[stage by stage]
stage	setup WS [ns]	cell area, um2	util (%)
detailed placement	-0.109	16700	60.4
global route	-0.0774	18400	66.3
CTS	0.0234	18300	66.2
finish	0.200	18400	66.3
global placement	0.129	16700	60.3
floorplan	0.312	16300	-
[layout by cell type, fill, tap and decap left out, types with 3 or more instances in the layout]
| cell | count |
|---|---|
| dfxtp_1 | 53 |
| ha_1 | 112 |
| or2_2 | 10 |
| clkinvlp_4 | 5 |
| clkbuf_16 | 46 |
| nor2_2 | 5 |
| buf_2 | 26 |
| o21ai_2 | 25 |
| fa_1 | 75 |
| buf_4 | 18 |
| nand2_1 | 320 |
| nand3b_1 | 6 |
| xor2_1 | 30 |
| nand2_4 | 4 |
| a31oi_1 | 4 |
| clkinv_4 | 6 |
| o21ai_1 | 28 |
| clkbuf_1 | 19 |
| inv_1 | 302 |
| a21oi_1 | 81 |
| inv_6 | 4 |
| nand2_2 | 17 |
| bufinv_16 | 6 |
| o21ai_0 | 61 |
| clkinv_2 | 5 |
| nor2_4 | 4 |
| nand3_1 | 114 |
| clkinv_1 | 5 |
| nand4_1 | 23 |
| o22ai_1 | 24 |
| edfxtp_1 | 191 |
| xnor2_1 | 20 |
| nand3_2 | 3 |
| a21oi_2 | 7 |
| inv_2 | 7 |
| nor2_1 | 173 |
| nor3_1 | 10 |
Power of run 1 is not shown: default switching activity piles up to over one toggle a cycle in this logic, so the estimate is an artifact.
==> config.mk <==
export PLATFORM = sky130hd
export DESIGN_NAME = heartbeat_consumer_monitor_unit
export DESIGN_NICKNAME = d
export VERILOG_FILES = /design/src/rtl/hcm_pkg.sv /design/src/rtl/hcm_fifo.sv /design/src/rtl/hcm_front.sv /design/src/rtl/hcm_back.sv /design/src/rtl/heartbeat_consumer_monitor_unit.sv
export SDC_FILE = /design/constraint.sdc
export NUM_CORES = 1
export LEC_CHECK = 0
export BUFFER_PORTS_ARGS = -buffer_cell sky130_fd_sc_hd__buf_2
export CAP_MARGIN = 20
export CORE_MARGIN = 2
export CORE_UTILIZATION = 61
export CTS_CLUSTER_DIAMETER = 120
export DETAILED_ROUTE_END_ITERATION = 8
export PLACE_DENSITY = 0.84
export SLEW_MARGIN = 20
export SYNTH_ARGS = -nofsm -noshare
export SYNTH_HDL_FRONTEND = slang
export SYNTH_SLANG_ARGS = --single-unit
==> constraint.sdc <==
create_clock -name clk -period 3.9 [get_ports clk]
set_input_delay 0.585 -clock clk [delete_from_list [all_inputs] [get_ports clk]]
set_output_delay 0.585 -clock clk [all_outputs]
set_load 0.02 [all_outputs]
`src/hw/rtl/sme_pkg.sv`:
```
// Shared types and codes for the stack machine executor.
package sme_pkg;

  typedef enum logic [3:0] {
    OP_PUSH  = 4'd0,
    OP_POP   = 4'd1,
    OP_DUP   = 4'd2,
    OP_ADD   = 4'd3,
    OP_SUB   = 4'd4,
    OP_MULT  = 4'd5,
    OP_DIV   = 4'd6,
    OP_MOD   = 4'd7,
    OP_PRINT = 4'd8
  } opcode_t;

  localparam logic [2:0] ST_OK      = 3'd0;
  localparam logic [2:0] ST_UNDER   = 3'd1;
  localparam logic [2:0] ST_OVER    = 3'd2;
  localparam logic [2:0] ST_DIVZERO = 3'd3;
  localparam logic [2:0] ST_BADOP   = 3'd4;

  typedef enum logic [1:0] {
    CELL_HOLD      = 2'd0,
    CELL_SHIFT_IN  = 2'd1,  // take the word from the neighbor above
    CELL_SHIFT_OUT = 2'd2   // take the word from the neighbor below
  } cell_op_t;

  typedef enum logic [1:0] {
    MD_MUL = 2'd0,
    MD_DIV = 2'd1,
    MD_MOD = 2'd2
  } md_kind_t;

  typedef struct packed {
    logic     start;
    md_kind_t kind;
  } md_req_t;

endpackage

```
`src/hw/rtl/sme_cell.sv`:
```
// One stack entry: holds a word or takes it from a neighbor.
module sme_cell #(
  parameter int WORD_WIDTH = 32
) (
  input  logic                   clk,
  input  sme_pkg::cell_op_t      op,
  input  logic [WORD_WIDTH-1:0]  d_above,
  input  logic [WORD_WIDTH-1:0]  d_below,
  output logic [WORD_WIDTH-1:0]  q
);

  logic [WORD_WIDTH-1:0] word_r;

  always_ff @(posedge clk) begin
    unique case (op)
      sme_pkg::CELL_SHIFT_IN:  word_r <= d_above;
      sme_pkg::CELL_SHIFT_OUT: word_r <= d_below;
      default:                 word_r <= word_r;
    endcase
  end

  assign q = word_r;

endmodule

```
## src/hw/rtl/sme_pkg.sv

```systemverilog
// Shared types and codes for the stack machine executor.
package sme_pkg;

  typedef enum logic [3:0] {
    OP_PUSH  = 4'd0,
    OP_POP   = 4'd1,
    OP_DUP   = 4'd2,
    OP_ADD   = 4'd3,
    OP_SUB   = 4'd4,
    OP_MULT  = 4'd5,
    OP_DIV   = 4'd6,
    OP_MOD   = 4'd7,
    OP_PRINT = 4'd8
  } opcode_t;

  localparam logic [2:0] ST_OK      = 3'd0;
  localparam logic [2:0] ST_UNDER   = 3'd1;
  localparam logic [2:0] ST_OVER    = 3'd2;
  localparam logic [2:0] ST_DIVZERO = 3'd3;
  localparam logic [2:0] ST_BADOP   = 3'd4;

  typedef enum logic [1:0] {
    CELL_HOLD      = 2'd0,
    CELL_SHIFT_IN  = 2'd1,  // take the word from the neighbor above
    CELL_SHIFT_OUT = 2'd2   // take the word from the neighbor below
  } cell_op_t;

  typedef enum logic [1:0] {
    MD_MUL = 2'd0,
    MD_DIV = 2'd1,
    MD_MOD = 2'd2
  } md_kind_t;

  typedef struct packed {
    logic     start;
    md_kind_t kind;
  } md_req_t;

endpackage

```

## src/hw/rtl/sme_muldiv.sv

```systemverilog
// Bit-serial multiplier and signed divider, one bit per cycle.
module sme_muldiv #(
  parameter int WORD_WIDTH = 32
) (
  input  logic                   clk,
  input  logic                   rst_n,
  input  sme_pkg::md_req_t       req,
  input  logic [WORD_WIDTH-1:0]  a,
  input  logic [WORD_WIDTH-1:0]  b,
  output logic                   done,
  output logic [WORD_WIDTH-1:0]  result
);

  localparam int SW = $clog2(WORD_WIDTH);

  typedef enum logic [1:0] {MD_IDLE, MD_RUN, MD_DONE} md_state_t;

  md_state_t             state_r;
  sme_pkg::md_kind_t     kind_r;
  logic [SW-1:0]         step_r;
  logic [WORD_WIDTH-1:0] acc_r;   // product or partial remainder
  logic [WORD_WIDTH-1:0] x_r;     // multiplicand or dividend/quotient
  logic [WORD_WIDTH-1:0] y_r;     // multiplier or divisor magnitude
  logic                  neg_q_r;
  logic                  neg_r_r;

  logic                  a_neg;
  logic                  b_neg;
  logic [WORD_WIDTH-1:0] a_mag;
  logic [WORD_WIDTH-1:0] b_mag;
  logic [WORD_WIDTH:0]   shifted;
  logic [WORD_WIDTH:0]   diff;
  logic [WORD_WIDTH-1:0] rem;

  assign a_neg   = a[WORD_WIDTH-1];
  assign b_neg   = b[WORD_WIDTH-1];
  assign a_mag   = a_neg ? (~a + 1'b1) : a;
  assign b_mag   = b_neg ? (~b + 1'b1) : b;
  assign shifted = {acc_r, x_r[WORD_WIDTH-1]};
  assign diff    = shifted - {1'b0, y_r};
  assign rem     = acc_r;

  always_ff @(posedge clk) begin
    if (!rst_n) begin
      state_r <= MD_IDLE;
    end else begin
      unique case (state_r)
        MD_IDLE: begin
          if (req.start) begin
            state_r <= MD_RUN;
            kind_r  <= req.kind;
            step_r  <= SW'(WORD_WIDTH - 1);
            acc_r   <= '0;
            neg_q_r <= a_neg ^ b_neg;
            neg_r_r <= a_neg;
            if (req.kind == sme_pkg::MD_MUL) begin
              x_r <= a;
              y_r <= b;
            end else begin
              x_r <= a_mag;
              y_r <= b_mag;
            end
          end
        end
        MD_RUN: begin
          if (kind_r == sme_pkg::MD_MUL) begin
            if (y_r[0]) acc_r <= acc_r + x_r;
            x_r <= {x_r[WORD_WIDTH-2:0], 1'b0};
            y_r <= {1'b0, y_r[WORD_WIDTH-1:1]};
          end else if (!diff[WORD_WIDTH]) begin
            acc_r <= diff[WORD_WIDTH-1:0];
            x_r   <= {x_r[WORD_WIDTH-2:0], 1'b1};
          end else begin
            // partial remainder stays below the divisor, so the top bit is zero
            acc_r <= shifted[WORD_WIDTH-1:0];
            x_r   <= {x_r[WORD_WIDTH-2:0], 1'b0};
          end
          step_r <= step_r - 1'b1;
          if (step_r == '0) state_r <= MD_DONE;
        end
        default: state_r <= MD_IDLE;
      endcase
    end
  end

  assign done = (state_r == MD_DONE);

  always_comb begin
    unique case (kind_r)
      sme_pkg::MD_MUL: result = rem;
      sme_pkg::MD_DIV: result = neg_q_r ? (~x_r + 1'b1) : x_r;
      sme_pkg::MD_MOD: result = neg_r_r ? (~rem + 1'b1) : rem;
      default:         result = rem;
    endcase
  end

endmodule

```

## config.mk

```make
export PLATFORM = sky130hd
export DESIGN_NAME = sme_muldiv
export DESIGN_NICKNAME = d
export VERILOG_FILES = /design/src/hw/rtl/sme_pkg.sv /design/src/hw/rtl/sme_muldiv.sv
export SDC_FILE = /design/constraint.sdc
export NUM_CORES = 1
export LEC_CHECK = 0
export BUFFER_PORTS_ARGS = -buffer_cell sky130_fd_sc_hd__buf_2
export CAP_MARGIN = 20
export CORE_MARGIN = 5
export CORE_UTILIZATION = 28
export DETAILED_ROUTE_END_ITERATION = 10
export PLACE_DENSITY_LB_ADDON = 0.25
export SLEW_MARGIN = 20
export SYNTH_ARGS = -nofsm -noshare
export SYNTH_HDL_FRONTEND = slang
export SYNTH_SLANG_ARGS = --single-unit
```

## constraint.sdc

```tcl
create_clock -name clk -period 3.6 [get_ports clk]
set_clock_uncertainty 0.2 [all_clocks]
set_input_delay 0.36 -clock clk [delete_from_list [all_inputs] [get_ports clk]]
set_output_delay 0.36 -clock clk [all_outputs]
set_load 0.05 [all_outputs]
```

==> flow_summary.yaml <==
yosys:
  syn-num-nets: 1525
  yosys_warnings: 0
  ys_types: 68
  postSynthCellCount: 1383
  synth_area_per_cell_um2: 8.11
  synth_edf_count: 105
  ys_ff_latch: 107
  synth_flop_cell: "edfxtp_1"
  seq_area_frac_synth_pct: 28.5
  ys_async_sr_fraction_pct: 0
  synth_area_mm2: 0.0112
worst_setup_path:
  cp_data_arrival_time_ps: 3660
  r2r-end: "acc_r[15]"
  rr_worst_depth: 13
  criticalPathCategory: "register to primary output"
  crit_slowest_cell: "or4_4"
  timing.rr.start: "y_r[0]"
  worstSetupStartpointType: "register"
  worst_path_most_repeated_cell: "or4_4"
  crit_end: "result[24]"
  worst-path-buf-inv: 1
  startpoint: "x_r[3]"
  end_kind: "primary output"
  ff2ff_setup_slack_ps: -60
  cp.depth: 10
  cp_cell_sequence: "or4_4 > or4_4 > or2_4 > or3_4 > or4_4 > o21ai_4 > nand2_1 > xnor2_2 > o221ai_4 > buf_6"
  crit_family: "simple AND/OR/NAND/NOR gates"
  cp_max_fo: 4
  slowest_delay_ps: 540
  critPathRequiredTime_ps: 3040
floorplan:
  die_h_um: 210
  initial_core_util_pct: 28.3
  ios: 102
  rows: 73
  die_area_mm2: 0.0442
  coreArea_mm2: 0.0396
  die_x_um: 210
route:
  wl_per_cell_um: 17.5
  initialDrtViolationCount: 879
  vias: 11100
  route.detailed.drc: 0
  dr.pass1.iters: 6
  vias_per_cell: 5.26
  totalWireLength_um: 37000
  drtAntennaViolNets: 0
power_and_ir_drop:
  power_uw: 4990
  irDropWorstVdd_v: 0.000247
  p_leak_uw: 0.00573
  power_density_mw_per_mm2: 352
outcome:
  violations: "setup timing"
  status: "complete, but fails checks"
layout:
  final_util_pct: 35.7
  final_cell_mix: "nand2_1, o21ai_0, buf_4"
  areaGrowthSynthToFinish_pct: 26.2
  layout_commonest_cell: "nand2_1"
  nets: 1720
  fillCellCount: 4151
  drive_gt1_share_pct: 21.6
grt:
  antenna_found_initial: 2
  grt_use_met2_pct: 29.0
  gr-total-overflow: 0
  grt_usage_pct: 16.1
  grt_pass1_wl_um: 57700
  grtUsageMet1_pct: 20.6
  grt_pass1_vias: 10700
  grt_max_degree: 67
  met3_usage_pct: 1.89
  busiest_layer: "met2"
clocking:
  cts_max_level: 3
  cts.sinks: 107
  clockBufferDepth: 2
  clk_latency_ps: 370
  cts_tree: "done"
  cts_hold_buf: 0
  cts-buffers-inserted: 9
  clk_pin_slew_worst_paths_ps: 70
  cts-root-buf: "clkbuf_16"
sta:
  whs_ps: 86.9
  min_period_ps: 4220
  finalSetupViolCount: 22
  period_share_pct: 117
  slew_violations: 0
  rsz0062_at_grt: "true"
  slew_headroom_pct: 31.7
  fin_ws_ps: -623
  max_freq_mhz: 237
  max_slew.worst_pin.slew_ps: 1020
  tns_ps: -7630
  final_hold_viol_count: 0
placed_design:
  hpwl_um: 29200
  place.port_buffers: 101
  dp_slack_ps: -347
  routabilityCongestion: 0.815
hold_path:
  min_path_type: "primary input to register"
  min_from: "rst_n"
run:
  cap_violations: 0
==> per-layer routing <==
layer | up-vias | wire [um]
met5 | - | 13
met4 | 2 | 746
met3 | 55 | 1230
met2 | 230 | 18600
met1 | 5308 | 16400
li1 | 5503 | -
==> sequential cells by signal (all words and copies together) (netlist names) <==
| name | cells |
|---|---|
| neg_r_r | 1 |
| y_r | 32 |
| step_r | 5 |
| kind_r | 2 |
| neg_q_r | 1 |
| acc_r | 32 |
| state_r | 2 |
| x_r | 32 |
==> stage by stage <==
step | std cells | instance area (um2)
6_report | 2108 | 14200
5_1_grt | 2107 | 14200
3_3_place_gp | 2077 | 13200
3_5_place_dp | 2077 | 13200
4_1_cts | 2100 | 13900
2_1_floorplan | 1383 | 11300
==> cell type report <==
type | count | area [um2] | area share (%)
inverter | 73 | 274 | 1.94
multi-input combinational | 1147 | 7960 | 56.2
antenna | 1 | 2.50 | 0.0177
tap | 525 | 657 | 4.64
clock buffer | 10 | 229 | 1.62
clock inverter | 5 | 60.1 | 0.424
sequential | 107 | 3190 | 22.6
timing repair buffer | 240 | 1780 | 12.6
==> power breakdown <==
part	internal (uW)	total (uW)	switching, uW
registers	1510	1620	113
clock network	542	1050	508
logic	996	2320	1320
total	3050	4990	1940
==> worst min path at each step <==
| stage | end | slack [ps] | cells after the start |
|---|---|---|---|
| after global routing | neg_r_r | 80 | 1 |
| after CTS | state_r[1] | 70 | 3 |
| after detailed placement | state_r[1] | 310 | 2 |
| final | state_r[1] | 90 | 3 |
| after global placement | state_r[1] | 290 | 2 |
| after floorplan | kind_r[0] | 260 | 0 |
==> synth_stat cells, types with 10 or more instances <==
| cell | instances | area, um2 |
|---|---|---|
| and3_1 | 12 | 75.1 |
| nor2_1 | 87 | 327 |
| o22ai_1 | 19 | 119 |
| a21oi_1 | 107 | 536 |
| nand2_1 | 168 | 631 |
| nand3_1 | 30 | 150 |
| a21o_1 | 30 | 225 |
| nor2b_1 | 11 | 68.8 |
| nand4_1 | 10 | 62.6 |
| xnor2_1 | 77 | 674 |
| nor4_1 | 13 | 81.3 |
| o41ai_1 | 10 | 87.6 |
| o31ai_1 | 19 | 143 |
| clkbuf_1 | 48 | 180 |
| mux2i_1 | 29 | 290 |
| xor2_1 | 68 | 596 |
| nor3_1 | 36 | 180 |
| ha_1 | 71 | 888 |
| o21ai_0 | 148 | 741 |
| edfxtp_1 | 105 | 3150 |
| o221ai_1 | 14 | 123 |
| nand2b_1 | 21 | 131 |
| a221o_1 | 13 | 130 |
| or4_1 | 11 | 82.6 |
| inv_1 | 72 | 270 |
==> kinds of logic (layout without fill, tap and decap cells) <==
family	Yosys count	count (layout)	share of synthesized area (%)
multiplexers	38	38	3.49
AO/OA/AOI/OAI	445	445	25.0
flip-flops	107	107	28.5
adder cells (fa/ha/maj)	73	73	8.28
XOR/XNOR	145	145	11.3
other	0	1	0
AND/OR/NAND/NOR	446	446	19.1
buffers and inverters	129	328	4.37
==> worst reg2reg max path, delay by kind of cell (launching register included) <==
kind                     cells  cell delay [ps]
AND/OR/NAND/NOR              4              800
buffers and inverters        2              280
multiplexers                 1              170
adder cells (fa/ha/maj)      2              540
flip-flops                   1              440
AO/OA/AOI/OAI                4              980
$ cat src/rtl/core/ple_ctrl.sv
module ple_ctrl import ple_pkg::*; (
  input  logic        clk_i,
  input  logic        rst_ni,
  input  logic        cfg_valid_i,
  input  logic [2:0]  cfg_index_i,
  input  logic [31:0] cfg_data_i,
  input  logic        in_valid_i,
  input  logic        in_ready_i,
  input  logic [1:0]  action_i,
  output ple_cmd_t    cmd_o,
  output logic [31:0] diff_gain_o,
  output logic [31:0] force_gain_o
);

  logic [6:0]  size_x_q, size_y_q;
  logic [10:0] size_z_q;
  logic [31:0] diff_gain_q, force_gain_q;

  ple_phase_e  phase_q, phase_d;
  logic [XW-1:0] pos_x_q, pos_x_d;
  logic [YW-1:0] pos_y_q, pos_y_d;
  logic [ZW-1:0] pos_z_q, pos_z_d;
  logic          bank_q, bank_d;

  logic [SXW-1:0] sx;
  logic [SYW-1:0] sy;
  logic [ZW-1:0]  sz;
  logic           x_last, y_last, hit, z_first, restart;
  logic [XW-1:0]  xm, xp;
  logic [YW-1:0]  ym, yp;
  logic           tgt_pv, tgt_cv;

  assign restart = cfg_valid_i && (cfg_index_i == REG_SIZE_X || cfg_index_i == REG_SIZE_Y ||
                                   cfg_index_i == REG_SIZE_Z);

  always_ff @(posedge clk_i or negedge rst_ni) begin
    if (!rst_ni) begin
      size_x_q     <= 7'd64;
      size_y_q     <= 7'd64;
      size_z_q     <= 11'd1;
      diff_gain_q  <= '0;
      force_gain_q <= 32'd16777216;
    end else if (cfg_valid_i) begin
      case (cfg_index_i)
        REG_SIZE_X:     size_x_q     <= cfg_data_i[6:0];
        REG_SIZE_Y:     size_y_q     <= cfg_data_i[6:0];
        REG_SIZE_Z:     size_z_q     <= cfg_data_i[10:0];
        REG_DIFF_GAIN:  diff_gain_q  <= cfg_data_i;
        REG_FORCE_GAIN: force_gain_q <= cfg_data_i;
        default: ;
      endcase
    end
  end

  assign diff_gain_o  = diff_gain_q;
  assign force_gain_o = force_gain_q;

  always_comb begin
    if (size_x_q == '0) begin
      sx = SXW'(1);
    end else if (SXW'(size_x_q) > SXW'(MAX_X)) begin
      sx = SXW'(MAX_X);
    end else begin
      sx = SXW'(size_x_q);
    end
    if (size_y_q == '0) begin
      sy = SYW'(1);
    end else if (SYW'(size_y_q) > SYW'(MAX_Y)) begin
      sy = SYW'(MAX_Y);
    end else begin
      sy = SYW'(size_y_q);
    end
    sz = (size_z_q == '0) ? ZW'(1) : size_z_q;
  end

  assign x_last  = (SXW'(pos_x_q) == sx - SXW'(1));
  assign y_last  = (SYW'(pos_y_q) == sy - SYW'(1));
  assign xm      = (pos_x_q == '0) ? XW'(sx - SXW'(1)) : pos_x_q - XW'(1);
  assign xp      = x_last ? '0 : pos_x_q + XW'(1);
  assign ym      = (pos_y_q == '0) ? YW'(sy - SYW'(1)) : pos_y_q - YW'(1);
  assign yp      = y_last ? '0 : pos_y_q + YW'(1);
  assign z_first = (pos_z_q == '0);
  assign hit     = in_valid_i && in_ready_i && (action_i == phase_q);

  assign tgt_pv = (phase_q == PH_LOWER) || (phase_q == PH_GRID && !z_first);
  assign tgt_cv = (phase_q == PH_GRID) && z_first;

  always_comb begin
    cmd_o.valid   = hit && ((phase_q == PH_UPPER) || (phase_q == PH_GRID && !z_first));
    cmd_o.bank    = bank_q;
    cmd_o.last    = (phase_q == PH_UPPER) && x_last && y_last;
    cmd_o.we_a    = hit && ((tgt_pv && !bank_q) || (tgt_cv && bank_q));
    cmd_o.we_b    = hit && ((tgt_pv && bank_q) || (tgt_cv && !bank_q));
    cmd_o.we_f    = hit && (phase_q == PH_GRID);
    cmd_o.addr[0] = AW'(int'(pos_y_q) * MAX_X + int'(pos_x_q));
    cmd_o.addr[1] = AW'(int'(pos_y_q) * MAX_X + int'(xm));
    cmd_o.addr[2] = AW'(int'(pos_y_q) * MAX_X + int'(xp));
    cmd_o.addr[3] = AW'(int'(ym) * MAX_X + int'(pos_x_q));
    cmd_o.addr[4] = AW'(int'(yp) * MAX_X + int'(pos_x_q));
  end

  always_comb begin
    phase_d = phase_q;
    pos_x_d = pos_x_q;
    pos_y_d = pos_y_q;
    pos_z_d = pos_z_q;
    bank_d  = bank_q;
    if (restart) begin
      phase_d = PH_LOWER;
      pos_x_d = '0;
      pos_y_d = '0;
      pos_z_d = '0;
      bank_d  = 1'b0;
    end else if (hit) begin
      pos_x_d = xp;
      if (x_last) begin
        pos_y_d = yp;
        if (y_last) begin
          case (phase_q)
            PH_LOWER: begin
              phase_d = PH_GRID;
              pos_z_d = '0;
            end
            PH_GRID: begin
              if (!z_first) begin
                bank_d = ~bank_q;
              end
              pos_z_d = pos_z_q + ZW'(1);
              if (pos_z_q + ZW'(1) >= sz) begin
                phase_d = PH_UPPER;
              end
            end
            default: begin
              phase_d = PH_LOWER;
              pos_z_d = '0;
              bank_d  = 1'b0;
            end
          endcase
        end
      end
    end
  end

  always_ff @(posedge clk_i or negedge rst_ni) begin
    if (!rst_ni) begin
      phase_q <= PH_LOWER;
      pos_x_q <= '0;
      pos_y_q <= '0;
      pos_z_q <= '0;
      bank_q  <= 1'b0;
    end else begin
      phase_q <= phase_d;
      pos_x_q <= pos_x_d;
      pos_y_q <= pos_y_d;
      pos_z_q <= pos_z_d;
      bank_q  <= bank_d;
    end
  end

endmodule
——
TASK STATEMENT =
Return exactly the lines above from the line that has "ys_async_sr_fraction_pct: 0" through the line that has "cts_hold_buf: 0", inclusive, and nothing else.

THE ANSWER =
  ys_async_sr_fraction_pct: 0
  synth_area_mm2: 0.0112
worst_setup_path:
  cp_data_arrival_time_ps: 3660
  r2r-end: "acc_r[15]"
  rr_worst_depth: 13
  criticalPathCategory: "register to primary output"
  crit_slowest_cell: "or4_4"
  timing.rr.start: "y_r[0]"
  worstSetupStartpointType: "register"
  worst_path_most_repeated_cell: "or4_4"
  crit_end: "result[24]"
  worst-path-buf-inv: 1
  startpoint: "x_r[3]"
  end_kind: "primary output"
  ff2ff_setup_slack_ps: -60
  cp.depth: 10
  cp_cell_sequence: "or4_4 > or4_4 > or2_4 > or3_4 > or4_4 > o21ai_4 > nand2_1 > xnor2_2 > o221ai_4 > buf_6"
  crit_family: "simple AND/OR/NAND/NOR gates"
  cp_max_fo: 4
  slowest_delay_ps: 540
  critPathRequiredTime_ps: 3040
floorplan:
  die_h_um: 210
  initial_core_util_pct: 28.3
  ios: 102
  rows: 73
  die_area_mm2: 0.0442
  coreArea_mm2: 0.0396
  die_x_um: 210
route:
  wl_per_cell_um: 17.5
  initialDrtViolationCount: 879
  vias: 11100
  route.detailed.drc: 0
  dr.pass1.iters: 6
  vias_per_cell: 5.26
  totalWireLength_um: 37000
  drtAntennaViolNets: 0
power_and_ir_drop:
  power_uw: 4990
  irDropWorstVdd_v: 0.000247
  p_leak_uw: 0.00573
  power_density_mw_per_mm2: 352
outcome:
  violations: "setup timing"
  status: "complete, but fails checks"
layout:
  final_util_pct: 35.7
  final_cell_mix: "nand2_1, o21ai_0, buf_4"
  areaGrowthSynthToFinish_pct: 26.2
  layout_commonest_cell: "nand2_1"
  nets: 1720
  fillCellCount: 4151
  drive_gt1_share_pct: 21.6
grt:
  antenna_found_initial: 2
  grt_use_met2_pct: 29.0
  gr-total-overflow: 0
  grt_usage_pct: 16.1
  grt_pass1_wl_um: 57700
  grtUsageMet1_pct: 20.6
  grt_pass1_vias: 10700
  grt_max_degree: 67
  met3_usage_pct: 1.89
  busiest_layer: "met2"
clocking:
  cts_max_level: 3
  cts.sinks: 107
  clockBufferDepth: 2
  clk_latency_ps: 370
  cts_tree: "done"
  cts_hold_buf: 0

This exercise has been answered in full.